▸ Exercise requirements
Find how many lines of the records hold the string "lres" and reply with only that total.

[Dataset excerpts]

Source: an optimization exercise on an open RTL-to-GDS flow (aim: small area, a short achievable clock period and few clock cycles per item). Production flows keep margins and buffers that such runs may drop. At most, simulation tests tie the RTL to the original design; equivalence was not proved.

Design mult, start of the top module:
module mult(
      input  reset,
      input  clk,
      input  [31:0] a_in,
      input  [31:0] b_in,
      input  start,
      output logic [63:0] product,
      output logic done);
  logic busy;                
  logic idle;                
  logic [2:0] cnt;
  logic [31:0] sw, cw;     
  logic [6:0] ls, lc;     
  logic [27:0] l;          
  wire [6:0] bsel = idle ? b_in[6:0] : l[6:0];
  wire [31:0] ws = sw & {32{busy}};
  wire [31:0] wc = cw & {32{busy}};
  wire [7:0] lres = ls + lc;
  wire cyi = busy & lres[7];   
  wire [31:0] pp0 = a_in & {32{bsel[0]}};
  wire [31:0] pp1 = a_in & {32{bsel[1]}};
  wire [31:0] pp2 = a_in & {32{bsel[2]}};
  wire [31:0] pp3 = a_in & {32{bsel[3]}};
  wire [31:0] pp4 = a_in & {32{bsel[4]}};
  wire [31:0] pp5 = a_in & {32{bsel[5]}};
  wire [31:0] pp6 = a_in & {32{bsel[6]}};
  wire s1 = wc[4] ^ ws[4];
  wire c2 = wc[4] & ws[4];
  wire s3 = wc[5] ^ ws[5] ^ pp0[5];
  wire c4 = (wc[5] & ws[5]) | (wc[5] & pp0[5]) | (ws[5] & pp0[5]);
  wire s5 = pp1[4] ^ pp2[3];
  wire c6 = pp1[4] & pp2[3];
  wire s7 = wc[6] ^ ws[6] ^ pp0[6];
  wire c8 = (wc[6] & ws[6]) | (wc[6] & pp0[6]) | (ws[6] & pp0[6]);
  wire s9 = pp1[5] ^ pp2[4] ^ pp3[3];
  wire c10 = (pp1[5] & pp2[4]) | (pp1[5] & pp3[3]) | (pp2[4] & pp3[3]);
  wire s11 = pp4[2] ^ pp5[1];
  wire c12 = pp4[2] & pp5[1];
  wire s13 = wc[7] ^ ws[7] ^ pp0[7];
  wire c14 = (wc[7] & ws[7]) | (wc[7] & pp0[7]) | (ws[7] & pp0[7]);
  wire s15 = pp1[6] ^ pp2[5] ^ pp3[4];
  wire c16 = (pp1[6] & pp2[5]) | (pp1[6] & pp3[4]) | (pp2[5] & pp3[4]);
  wire s17 = pp4[3] ^ pp5[2] ^ pp6[1];
  wire c18 = (pp4[3] & pp5[2]) | (pp4[3] & pp6[1]) | (pp5[2] & pp6[1]);
  wire s19 = wc[8] ^ ws[8] ^ pp0[8];
  wire c20 = (wc[8] & ws[8]) | (wc[8] & pp0[8]) | (ws[8] & pp0[8]);
  wire s21 = pp1[7] ^ pp2[6] ^ pp3[5];
  ...
Size in the first run: ~920 cells after synthesis, ~110 flip-flops, ~12000 um^2 of cells after synthesis.
clock: 4.0 ns
lec_check: 0
cap_margin: 20
core_margin: 2
core_utilization: 40
place_density: 0.6
slew_margin: 20
standard.sh (not shown) runs the stock make flow with config.mk's settings and CLKGATE_MAP_FILE= SYNTH_SCRIPT=/design/flow/synth_recipe.tcl, a recipe that flattens the netlist after the stock synthesis.
==> flow/flow/run.sh <==
#!/bin/bash
export SYNTH_ARGS="-noabc"
export BUFFER_PORTS_ARGS="-buffer_cell sky130_fd_sc_hd__buf_1"
bash standard.sh > standard.log 2>&1
The baseline reached the layout checks and failed them: setup timing.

[/Dataset excerpts]

▸ Your solution
2